Traditional vs. Roth Contributions
Our retirement plans provide you with the choice of making pre-tax employee contributions, or Roth employee contributions. You also may divide your contributions between the two types. Each offers valuable tax advantages, and you should consult with your personal financial advisor or a member of our team to determine which is best for you.
Connect with a Geneva team member to learn more
How do Geneva’s investments reflect Christian convictions?
Geneva works hard to craft an investment portfolio that reflects our Christian convictions and gospel values. As often as feasible, we direct our fund managers to invest in companies that promote human flourishing, protect and nurture God’s good creation, and seek the common good of society. We also seek to avoid investing in companies that materially and directly thwart those goals or whose core business models conflict with the clear teachings of scripture.
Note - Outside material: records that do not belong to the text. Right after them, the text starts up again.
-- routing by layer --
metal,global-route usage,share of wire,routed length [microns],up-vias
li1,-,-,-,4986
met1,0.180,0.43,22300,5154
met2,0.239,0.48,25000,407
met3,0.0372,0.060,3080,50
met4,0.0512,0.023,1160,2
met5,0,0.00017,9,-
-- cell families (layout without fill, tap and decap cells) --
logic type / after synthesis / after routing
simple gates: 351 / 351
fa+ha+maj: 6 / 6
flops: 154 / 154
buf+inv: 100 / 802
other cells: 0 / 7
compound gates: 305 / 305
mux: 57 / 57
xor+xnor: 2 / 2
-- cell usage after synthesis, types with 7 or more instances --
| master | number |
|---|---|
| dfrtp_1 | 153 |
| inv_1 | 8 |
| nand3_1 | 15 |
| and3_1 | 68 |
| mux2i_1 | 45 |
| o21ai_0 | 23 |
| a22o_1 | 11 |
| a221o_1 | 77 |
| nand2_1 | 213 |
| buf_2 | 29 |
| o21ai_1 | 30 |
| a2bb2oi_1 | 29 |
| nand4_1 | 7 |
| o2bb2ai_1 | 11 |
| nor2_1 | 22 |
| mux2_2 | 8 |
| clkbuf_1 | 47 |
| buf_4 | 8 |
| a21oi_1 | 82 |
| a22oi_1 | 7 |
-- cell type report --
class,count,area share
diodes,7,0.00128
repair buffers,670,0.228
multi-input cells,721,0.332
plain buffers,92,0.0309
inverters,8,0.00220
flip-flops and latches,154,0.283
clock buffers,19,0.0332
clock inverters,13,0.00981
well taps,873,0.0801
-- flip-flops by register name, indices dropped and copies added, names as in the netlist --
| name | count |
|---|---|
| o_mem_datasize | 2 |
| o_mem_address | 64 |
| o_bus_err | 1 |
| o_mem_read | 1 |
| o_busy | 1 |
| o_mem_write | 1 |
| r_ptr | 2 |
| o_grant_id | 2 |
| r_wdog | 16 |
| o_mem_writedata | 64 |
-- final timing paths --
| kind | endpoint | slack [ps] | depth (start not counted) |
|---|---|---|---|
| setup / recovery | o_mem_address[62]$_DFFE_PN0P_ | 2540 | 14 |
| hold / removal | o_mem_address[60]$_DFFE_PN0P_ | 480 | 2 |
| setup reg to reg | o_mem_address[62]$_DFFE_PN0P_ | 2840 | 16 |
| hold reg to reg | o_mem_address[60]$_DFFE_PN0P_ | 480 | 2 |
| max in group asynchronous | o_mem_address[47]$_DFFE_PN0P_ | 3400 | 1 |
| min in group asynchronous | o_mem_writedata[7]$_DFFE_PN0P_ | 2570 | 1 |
<file path="src/rtl/en_pulse_gen_if.sv">
// en_pulse_gen_if: request/status bundle between a controller and en_pulse_gen.
// The abort signal exists only when EN_PULSE_GEN_ABORT_EN is defined.
`default_nettype none

interface en_pulse_gen_if #(
  parameter int CNT_W = 4,
  parameter int GAP_W = 4
);
  logic             start;
  logic [CNT_W-1:0] count;
  logic [GAP_W-1:0] gap;
`ifdef EN_PULSE_GEN_ABORT_EN
  logic             abort;
`endif
  logic             en;
  logic             busy;
  logic             done;
  logic [CNT_W-1:0] remaining;

`ifdef EN_PULSE_GEN_ABORT_EN
  modport master (output start, count, gap, abort, input en, busy, done, remaining);
  modport slave  (input start, count, gap, abort, output en, busy, done, remaining);
`else
  modport master (output start, count, gap, input en, busy, done, remaining);
  modport slave  (input start, count, gap, output en, busy, done, remaining);
`endif
endinterface

`default_nettype wire

</file>
<file path="src/rtl/en_pulse_gen.sv">
// +--------------------------------------------------------------------------+
// | en_pulse_gen: Moore strobe generator emitting count en pulses spaced by  |
// | gap idle cycles, then a one-cycle done. Option: EN_PULSE_GEN_ABORT_EN.   |
// | Revision: 1.0                                                            |
// +--------------------------------------------------------------------------+
`default_nettype none

module en_pulse_gen #(
  parameter int CNT_W = 4,
  parameter int GAP_W = 4
) (
  input  logic           clk,
  input  logic           rst_n,
  en_pulse_gen_if.slave  bus
);

  typedef enum logic [1:0] {
    IDLE  = 2'd0,
    PULSE = 2'd1,
    GAP   = 2'd2,
    DONE  = 2'd3
  } state_t;

  state_t           state;
  state_t           state_nx;
  logic [CNT_W-1:0] rem_q;
  logic [CNT_W-1:0] rem_nx;
  logic [GAP_W-1:0] gap_q;
  logic [GAP_W-1:0] gap_q_nx;
  logic [GAP_W-1:0] gcnt;
  logic [GAP_W-1:0] gcnt_nx;
  logic             abort_hit;
  logic             en_q;
  logic             busy_q;
  logic             done_q;

`ifdef EN_PULSE_GEN_ABORT_EN
  assign abort_hit = bus.abort;
`else
  assign abort_hit = 1'b0;
`endif

  always_comb begin
    state_nx = state;
    rem_nx   = rem_q;
    gap_q_nx = gap_q;
    gcnt_nx  = gcnt;
    case (state)
      IDLE: begin
        if (bus.start) begin
          if (bus.count != '0) begin
            rem_nx   = bus.count;
            gap_q_nx = bus.gap;
            state_nx = PULSE;
          end else begin
            rem_nx   = '0;
            state_nx = DONE;
          end
        end
      end
      PULSE: begin
        // The pulse in flight this cycle is counted even if it is aborted.
        rem_nx = rem_q - CNT_W'(1);
        if (rem_nx == '0 || abort_hit) begin
          state_nx = DONE;
        end else if (gap_q == '0) begin
          state_nx = PULSE;
        end else begin
          state_nx = GAP;
          gcnt_nx  = gap_q;
        end
      end
      GAP: begin
        gcnt_nx = gcnt - GAP_W'(1);
        if (abort_hit) begin
          state_nx = DONE;
          gcnt_nx  = '0;
        end else if (gcnt == GAP_W'(1)) begin
          state_nx = PULSE;
        end
      end
      DONE: begin
        state_nx = IDLE;
      end
      default: begin
        state_nx = IDLE;
      end
    endcase
  end

  // Outputs are decoded from the next state so they align with the state register.
  always_ff @(posedge clk or negedge rst_n) begin
    if (!rst_n) begin
      state  <= IDLE;
      rem_q  <= '0;
      gap_q  <= '0;
      gcnt   <= '0;
      en_q   <= 1'b0;
      busy_q <= 1'b0;
      done_q <= 1'b0;
    end else begin
      state  <= state_nx;
      rem_q  <= rem_nx;
      gap_q  <= gap_q_nx;
      gcnt   <= gcnt_nx;
      en_q   <= (state_nx == PULSE);
      busy_q <= (state_nx == PULSE) || (state_nx == GAP);
      done_q <= (state_nx == DONE);
    end
  end

  assign bus.en        = en_q;
  assign bus.busy      = busy_q;
  assign bus.done      = done_q;
  assign bus.remaining = rem_q;

endmodule

`default_nettype wire

</file>
<file path="src/flat_wrapper.sv">
// flat-port wrapper written by rule: the top's interface ports become plain ports
module en_pulse_gen_flat 
#(
  parameter int CNT_W = 4,
  parameter int GAP_W = 4
)
  (clk, rst_n, bus_start, bus_count, bus_gap, bus_en, bus_busy, bus_done, bus_remaining);
  en_pulse_gen_if #(.CNT_W(CNT_W), .GAP_W(GAP_W)) bus_i ();
  input  logic clk;
  input  logic rst_n;
  input wire logic [$bits(bus_i.start)-1:0] bus_start;
  input wire logic [$bits(bus_i.count)-1:0] bus_count;
  input wire logic [$bits(bus_i.gap)-1:0] bus_gap;
  output wire logic [$bits(bus_i.en)-1:0] bus_en;
  output wire logic [$bits(bus_i.busy)-1:0] bus_busy;
  output wire logic [$bits(bus_i.done)-1:0] bus_done;
  output wire logic [$bits(bus_i.remaining)-1:0] bus_remaining;
  assign bus_i.start = bus_start;
  assign bus_i.count = bus_count;
  assign bus_i.gap = bus_gap;
  assign bus_en = bus_i.en;
  assign bus_busy = bus_i.busy;
  assign bus_done = bus_i.done;
  assign bus_remaining = bus_i.remaining;
  en_pulse_gen #(.CNT_W(CNT_W), .GAP_W(GAP_W)) u_core (.clk(clk), .rst_n(rst_n), .bus(bus_i));
endmodule
</file>
<file path="config.mk">
export PLATFORM = sky130hd
export DESIGN_NAME = en_pulse_gen_flat
export DESIGN_NICKNAME = d
export VERILOG_FILES = /design/src/rtl/en_pulse_gen_if.sv /design/src/rtl/en_pulse_gen.sv /design/src/flat_wrapper.sv
export SDC_FILE = /design/constraint.sdc
export NUM_CORES = 1
export LEC_CHECK = 0
export BUFFER_PORTS_ARGS = -buffer_cell sky130_fd_sc_hd__buf_2
export CAP_MARGIN = 10
export CELL_PAD_IN_SITES_DETAIL_PLACEMENT = 0
export CELL_PAD_IN_SITES_GLOBAL_PLACEMENT = 1
export CORE_ASPECT_RATIO = 1.75
export CORE_MARGIN = 2
export CORE_UTILIZATION = 30
export CTS_CLUSTER_SIZE = 16
export DETAILED_ROUTE_END_ITERATION = 16
export PLACE_DENSITY = 0.56
export SYNTH_ARGS = -nofsm -noshare
export SYNTH_HDL_FRONTEND = slang
export SYNTH_SLANG_ARGS = --single-unit
</file>
<file path="constraint.sdc">
create_clock -name clk -period 2.5 [get_ports clk]
set_input_delay 0.25 -clock clk [delete_from_list [all_inputs] [get_ports clk]]
set_output_delay 0.25 -clock clk [all_outputs]
set_load 0.03 [all_outputs]
</file>
==> results.md, run 1 <==
* Final Setup Violations at 0
* Peak supply drop at 0.000511 V
* Pwr dens at 1390 nW/um^2
* Routed length per instance at approximately 14 um
* Place WS at 0.328 ns
* CP Class: reg -> reg
* Met2 Use GR at 29.7%
* Clock-pin transition on the worst setup and hold timing paths at 0.07 ns
* Pre-antenna DRT Iters at 4
* Bufs on Longest Clock Path at 2
* DRC viols at 0
* CP max FO at 8
* Unrepaired setup endpoints after global routing: no
* Sum Neg Setup Slack at 0 ns
* Die height at 81.8 um
* Die ar. at 3970 sq um
* LEAKAGE at between 0.5 and 0.6 nW
* Vias in the first global route at 966
* Syn avg cell area at 9.71 sq um
* Vias at 878
* Yosys warning count at 0
* Reg2Reg Capture Point: u_core.bus.busy$_DFF_PN0_
* HP Class: in -> reg
* Core Area at 3360 sq um
* Share of cells above drive strength 1 at 21.3%
* Post-synth cell types at 30
* Vias/cell at 5.10
* Cell taking the most area after synthesis: dfrtp_1
* Placed Area at 1180 sq um
* CP Launch Point: u_core.bus.remaining[0]$_DFFE_PN0P_
* First-pass GRT wire length at 4500 um
* Maxcap violations at 0
* Seq/Total Area, Yosys at 41.0%
* Max-slew violation count at 0
* GR Util met1 at 15.6%
* Cell row count at 28
* WP data required at 2.66 ns
* All-Layer GR Usage at 15.1%
* H-tree levels at 1
* Number of fill cells at 373
* Final instance area at 1240 sq um
* Worst-Margin Slew at 0.476 ns
* Clock Latency Late Sink at about 0.26 ns
* Relative slew slack at 67.8%
* Antenna violations before repair at 0
* Net Count, Synth at 127
* Synth area leaders: dfrtp_1 41%, ha_1 11%, o21ai_0 4.3%
* Post-route ant nets at 0
* CP arrival at roughly 2.4 ns
* FF-to-FF setup slack at 0.31 ns
* Diode count at 0
* CP endpoint: u_core.bus.busy$_DFF_PN0_
* Clock root buffer master: clkbuf_8
* Reg-to-reg startpoint: u_core.bus.remaining[0]$_DFFE_PN0P_
* # clock sinks at 17
* Final Hold Fails at 0
* Peak Freq at 456 MHz
* Top Usage Layer GRT: met2
* Synth-to-Final Area Change at 19.2%
* CTS tree: done
* Num CTS Buffers at 3
* Largest net degree at the start of global routing at 18
* Max Clock Skew at 0.00364 ns
* Post-CTS Setup Bufs at 0
* Flops & latches, synth at 17
* Fin crit period at roughly 2.2 ns
* Post-Syn Area at 1040 sq um
* Total chip power at 1.72 mW
* Routed wire length at 2470 um
* PortBufs at 17
* Worst Setup End Kind: flop
* Final core occ at ~37%
* Gr ovfl total at 0
* Io pins at 18
* Final setup margin at 0.309 ns
* Share of Yosys cell area claimed by the top area cell type at 41.0%
* Post-Synthesis Cells at roughly 110
* Met3 track demand over resource at about 2.0%
* Status: complete, no violations
* Gp weighted congestion at between 0.7 and 0.8
* Nets at 148
* 1st-iter DRT viols at 22
* R2R depth at 8
* Tcrit/Tclk final at 87.6%
* Initial Utilization at 30.9%
* Post-DP HPWL at around 2000 um
* Startpoint Class: flop
* Die X-Extent at 48.5 um
[Yosys cell counts]
library cell and n:
nand3_1 4, nor3_1 6, mux2_1 4, nor3b_2 1, nor4_2 1, o21ai_1 1, a21oi_1 7, o22ai_4 1
or2_1 1, nand2b_1 2, dfrtp_1 17, mux2i_1 2, nand3b_1 1, nand2_1 5, o22ai_1 2, o21a_1 4
o21ai_0 9, nor3b_1 1, a2bb2oi_1 2, o22a_1 2, buf_2 1, ha_1 9, clkbuf_1 3, o31ai_1 2
nor4_1 2, or4_4 1, nor2_1 4, o41ai_1 1, inv_1 9, a31oi_1 2
[registers in the layout (all words and copies together), names as in the netlist]
signal                count
u_core.bus.busy           1
u_core.gcnt               4
u_core.bus.done           1
u_core.gap_q              4
u_core.bus.en             1
u_core.bus.remaining      4
u_core.state              2
[worst max-delay path: stages, from the launching register on]
cell and delay, ns:
dfrtp_1 0.47, inv_1 0.11, ha_1 0.24, nand3b_1 0.16, o22ai_4 0.11, o41ai_1 0.48, a21oi_1 0.17, ha_1 0.30
inv_1 0.03
[layer usage]
metal / wire length [um] / up-vias
li1: - / 429
met1: 901 / 425
met2: 1430 / 19
met3: 83 / 5
met4: 53 / 0
met5: 0 / -
[area by class of cell]
type / count / area (sq um) / share of cell area (%)
clock inverters: 1 / 7.51 / 0.607
multi-input cells: 77 / 563 / 45.5
clock buffers: 3 / 41.3 / 3.34
flip-flops and latches: 17 / 425 / 34.4
repair buffers: 20 / 110 / 8.90
inverters: 9 / 33.8 / 2.73
well taps: 45 / 56.3 / 4.55
[power breakdown]
part / leakage, nW / total, mW / switching (mW) / internal, mW
Combinational: 0.324 / 0.957 / 0.563 / 0.394
Sequential: 0.200 / 0.547 / 0.131 / 0.416
Clock: 0.0217 / 0.215 / 0.103 / 0.112
[placed cells by master, fill, tap and decap left out]
cell type,synthesis,layout
o41ai_1,1,1
a2bb2oi_1,2,2
nor4_1,2,2
o22a_1,2,2
a21oi_1,7,7
buf_4,0,2
o22ai_4,1,1
nand3_1,4,4
nor4_2,1,1
nand2b_1,2,2
or4_4,1,1
nand3b_1,1,1
dlygate4sd3_1,0,1
o21a_1,4,4
nor3b_2,1,1
o31ai_1,2,2
clkinvlp_4,0,1
nand2_1,5,5
nor2_1,4,4
nor3b_1,1,1
mux2i_1,2,2
clkbuf_8,0,3
a31oi_1,2,2
o21ai_1,1,1
nor3_1,6,6
o22ai_1,2,2
o21ai_0,9,9
dfrtp_1,17,17
ha_1,9,9
inv_1,9,9
buf_2,1,17
or2_1,1,1
mux2_1,4,4
[through the flow]
step	instances	hold WS, ns
4_1_cts	172	0.202
3_3_place_gp	167	0.201
5_1_grt	172	0.211
3_5_place_dp	167	0.206
6_report	172	0.203
2_1_floorplan	107	-0.0456
[cells by family after synthesis]
logic type	synth area share, %
buffers and inverters	4.82
adders and majority gates	10.8
muxes	6.26
AOI/OAI and AO/OA	21.1
and+or+nand+nor	16.0
DFF	41.0
[worst min path at each step]
stage	end	start	cells past startpoint	slack, ns
6_report	u_core.gap_q[2]$_DFFE_PN0P_	bus_gap[2]	2	0.20
5_1_grt	u_core.gap_q[1]$_DFFE_PN0P_	bus_gap[1]	2	0.21
4_1_cts	u_core.gap_q[2]$_DFFE_PN0P_	bus_gap[2]	2	0.20
3_5_place_dp	u_core.bus.remaining[3]$_DFFE_PN0P_	rst_n	1	0.21
3_3_place_gp	u_core.bus.remaining[3]$_DFFE_PN0P_	rst_n	1	0.20
2_1_floorplan	u_core.bus.busy$_DFF_PN0_	rst_n	0	-0.05
[what timing repair did]
action / 4_1_cts / 5_1_grt
hold endpoints to repair: 17 / 0
hold buffers: 1 / 0
resized for setup: 0 / 0
Power figures use the tool's default switching activity.
==> run 2, diff against run 1 <==
--- a/config.mk
+++ b/config.mk
@@ -5,6 +5,7 @@
 export SDC_FILE = /design/constraint.sdc
 export NUM_CORES = 1
 export LEC_CHECK = 0
+export ABC_AREA = 1
 export BUFFER_PORTS_ARGS = -buffer_cell sky130_fd_sc_hd__buf_2
 export CAP_MARGIN = 10
 export CELL_PAD_IN_SITES_DETAIL_PLACEMENT = 0
@@ -14,7 +15,7 @@
 export CORE_UTILIZATION = 30
 export CTS_CLUSTER_SIZE = 16
 export DETAILED_ROUTE_END_ITERATION = 16
-export PLACE_DENSITY = 0.56
+export PLACE_DENSITY = 0.58
 export SYNTH_ARGS = -nofsm -noshare
 export SYNTH_HDL_FRONTEND = slang
 export SYNTH_SLANG_ARGS = --single-unit
==> run 2 against run 1 <==
Effect of this change: clock-buffer cell count stayed put; combinational power is 6% higher; non-clock buffer count fell by 2; cell area down 0.71%; worst hold slack better by 0.021 ns; first-iteration DRC count is 32% lower; maximum frequency is 16% higher; final cell count grew 12%; worst setup slack gained 0.31 ns; die area is 0.67% lower; sequential cell count stayed put.
==> results.md, run 2 <==
* CP arrival at 2.08 ns (-0.27 ns)
* Peak Freq at 530 MHz (+16%)
* Share of cells above drive strength 1 at 20.9% (-0.31 points)
* CTS tree: done
* Internal power at 0.899 mW (-2.6%)
* Relative slew slack at 72.4% (+4.5 points)
* 1st-iter DRT viols at 15 (-32%)
* Diode count at 0 (unchanged)
* Clock Latency Late Sink at 0.25 ns (about the same)
* Reg-to-reg startpoint: u_core.bus.remaining[0]$_DFFE_PN0P_
* R2R depth at 12 (+4)
* Pwr dens at 1420 nW/um^2 (+2.4%)
* Nets at 169 (+14%)
* Unrepaired setup endpoints after global routing: no
* Commonest non-fill, non-tap cell in the layout: nand2_1
* Fin crit period at 1.89 ns (-0.306 ns)
* Syn avg cell area at 8.18 sq um (-16%)
* Placed Area at 1170 sq um (-0.53%)
* PortBufs at 17 (unchanged)
* FF-to-FF setup slack at 0.61 ns (+0.31 ns)
* Reg2Reg Capture Point: u_core.bus.busy$_DFF_PN0_
* Asr flop ratio synth at 100% (unchanged)
* Synth-to-Final Area Change at 19.2% (about the same)
* Total chip power at 1.75 mW (+1.7%)
* Clk pwr share at 12.1% (-0.4 points)
* WP data required at 2.70 ns (+0.04 ns)
* Flops & latches, synth at 17 (unchanged)
* Die X-Extent at 48.3 um (-0.33%)
* Comb pwr share at 58.1% (+2.5 points)
* Vias in the first global route at 899 (-6.9%)
* Vias/cell at 4.51 (-12%)
* Cell row count at 28 (unchanged)
* Pre-antenna DRT Iters at 4 (unchanged)
* Status: complete, no violations
* Post-DP HPWL at 1950 um (-1.4%)
* Gp weighted congestion at 0.762 (-4.4%)
* First-pass GRT wire length at 4070 um (-9.5%)
* Final Hold Fails at 0 (unchanged)
* WHS Endpoint: u_core.gap_q[1]$_DFFE_PN0P_
* Sum Neg Setup Slack at 0 ns (unchanged)
* Number of fill cells at 377 (+1.1%)
* Num CTS Buffers at 3 (unchanged)
* Post-route ant nets at 0 (unchanged)
* LEAKAGE at 0.653 nW (+20%)
* Die ar. at 3940 sq um (-0.67%)
* Final setup margin at 0.615 ns (+0.306 ns)
* Gr ovfl total at 0 (unchanged)
* Count of cells resized by post-cts repair at 0 (unchanged)
* Post-synth cell types at 19 (-37%)
* Top-count cell post-synth: nand2_1
* Clock-pin transition on the worst setup and hold timing paths at 0.07 ns (about the same)
* Initial Utilization at 31.0% (+0.099 points)
* Startpoint Class: flop
* CP Class: reg -> reg
* Leading post-synthesis cells by instance count: 31 x nand2_1, 17 x dfrtp_1, 17 x inv_1
* Hold Startpoint: bus_gap[1]
* Worst-Margin Slew at 0.414 ns (-0.0619 ns)
* Max Clock Skew at 0.00430 ns (+0.000657 ns)
* CP max FO at 6 (-2)
* Yosys warning count at 0 (unchanged)
* Synth area leaders: dfrtp_1 41%, nand2_1 11%, ha_1 11%
* Post-Synthesis Cells at 126 (+18%)
* Cell taking the most area after synthesis: dfrtp_1
* Share of Yosys cell area claimed by the top area cell type at 41.3% (+0.30 points)
* DRC viols at 0 (unchanged)
* Post-Syn Area at 1030 sq um (-0.72%)
* Antenna violations before repair at 0 (unchanged)
* Tcrit/Tclk final at 75.4% (-12 points)
* Max-slew violation count at 0 (unchanged)
* Bufs on Longest Clock Path at 2 (unchanged)
* Hold path cells at 2 (unchanged)
* Clock root buffer master: clkbuf_8
* Io pins at 18 (unchanged)
* Main synth FF type: dfrtp_1
* Die height at 81.6 um (-0.34%)
* Sw power at 0.849 mW (+6.6%)
* Maxcap violations at 0 (unchanged)
* Sequential share of power at 29.8% (-2.0 points)
* Routed wire length at 2420 um (-2.2%)
* Place WS at 0.608 ns (+0.281 ns)
* Core Area at 3330 sq um (-1.0%)
* Final Non-Filler Cells at 193 (+12%)
* Most frequent cells in the layout: 31 x nand2_1, 17 x inv_1, 17 x buf_2, 17 x dfrtp_1, 13 x nor2_1
* Vias at 871 (-0.80%)
* Peak supply drop at 0.000495 V (-3.2%)
* H-tree levels at 1 (unchanged)
* Final instance area at 1230 sq um (-0.71%)
* Sw Share at 48.6% (+2.2 points)
* Seq/Total Area, Yosys at 41.3% (+0.30 points)
* All-Layer GR Usage at 13.9% (-1.2 points)
* Final Setup Violations at 0 (unchanged)
* Dpl cells at 188 (+13%)
* Routed length per instance at 12.5 um (-13%)
* HP Class: in -> reg
* Net Count, Synth at 146 (+15%)
* EDFF count, synth at 0 (unchanged)
* # clock sinks at 17 (unchanged)
* Worst Setup End Kind: flop
* Largest net degree at the start of global routing at 18 (unchanged)
-- run 2: worst max-delay path by stage --
stage                                            to                                start  depth (start not counted)  slack (ns)
final                     u_core.bus.busy$_DFF_PN0_  u_core.bus.remaining[0]$_DFFE_PN0P_                         12        0.61
after global routing      u_core.bus.busy$_DFF_PN0_  u_core.bus.remaining[0]$_DFFE_PN0P_                         12        0.38
after global placement    u_core.bus.busy$_DFF_PN0_  u_core.bus.remaining[0]$_DFFE_PN0P_                         12        0.61
after CTS                 u_core.bus.busy$_DFF_PN0_  u_core.bus.remaining[0]$_DFFE_PN0P_                         12        0.59
after detailed placement  u_core.bus.busy$_DFF_PN0_  u_core.bus.remaining[0]$_DFFE_PN0P_                         12        0.61
after floorplan           u_core.bus.busy$_DFF_PN0_  u_core.bus.remaining[0]$_DFFE_PN0P_                         11        0.70
-- run 2: area by class of cell --
class,instances,area (sq um),share of cell area (%)
clock buffer,3,41.3,3.36
clock inverter,1,5.00,0.407
inverter,19,72.6,5.91
multi-input combinational,90,533,43.4
sequential,17,425,34.6
tap,45,56.3,4.58
timing repair buffer,18,95.1,7.74
-- run 2: per-layer routing --
layer,part of all wire (%),up-vias,track usage (%)
met2,56,15,27.1
met3,2.4,4,2.00
li1,-,453,-
met5,0,-,0
met4,2.2,0,7.71
met1,39,399,14.1
-- run 2: critical path, stage by stage (launching register included) --
cell,delay [ns]
dfrtp_1,0.41
inv_1,0.15
ha_1,0.20
inv_1,0.04
nand2_1,0.05
nand2_1,0.06
nor2_1,0.18
nand3_2,0.17
nand3_1,0.11
nand2_1,0.09
inv_1,0.09
ha_1,0.23
inv_1,0.05
-- run 2: kinds of logic (layout without fill, tap and decap cells) --
logic type	count (synthesis)	count (layout)	synth area share, %
AND/OR/NAND/NOR	59	59	25.5
AO/OA/AOI/OAI	19	19	10.9
buffers and inverters	19	41	7.04
flip-flops	17	17	41.3
adder cells (fa/ha/maj)	9	9	10.9
multiplexers	3	3	4.37
-- run 2: timing repair --
action | CTS | global route
endpoints found under the hold margin | 17 | 0
setup buffers | 0 | 0
hold buffers | 1 | 0
-- run 2: power groups by stage --
stage	clock network [mW]	registers, mW	logic (mW)
final	0.212	0.522	1.01
after global routing	0.240	0.543	1.17
after CTS	0.218	0.526	1.04
after detailed placement	0	0.531	1.03
after global placement	0	0.527	1.03
after floorplan	0	0.605	0.688
-- run 2: per-stage QoR --
step                hold slack (ns)  utilization, %
floorplan                   -0.0456               -
global placement              0.210            35.2
detailed placement            0.214            35.2
CTS                           0.221            36.9
global route                  0.215            36.9
finish                        0.223            36.9
==> run 3, diff against run 2 <==
==> constraint.sdc (replaced) <==
create_clock -name clk -period 2 [get_ports clk]
set_input_delay 0.2 -clock clk [delete_from_list [all_inputs] [get_ports clk]]
set_output_delay 0.2 -clock clk [all_outputs]
set_load 0.03 [all_outputs]
==> run 3 against run 2 <==
Effect of this change: final cell count is 1.0% higher; largest power group unchanged; critical path type unchanged; worst setup slack worse by 0.39 ns; die area did not move; non-clock buffer count is 2 higher; largest cell class unchanged.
How much do you charge for financial and retirement planning?
It’s free. We are here to guide and help you in any way we can. We have a team of benefits specialists and financial planning advisors ready to serve you.
How much should I be saving for retirement?
It really depends. The earlier you start, the more time your money has to grow. But, it’s never too late to start saving! Our retirement readiness team would love to help you construct a plan to reach your goals.
What are the tax advantages with a 403(b)(9) retirement plan?
There are two ways to save, each with its own tax advantages.
· With traditional 403(b) contributions, you save with pre-tax dollars, which reduces your taxable income and your current tax obligation. You pay no income tax on your savings or investment returns until you retire and begin taking a distribution from the plan.
· With Roth 403(b) contributions, you save after tax dollars. When you take a distribution from the plan, that distribution will be tax-free, provided your account had been open for at least five years and you are at least age 59 ½.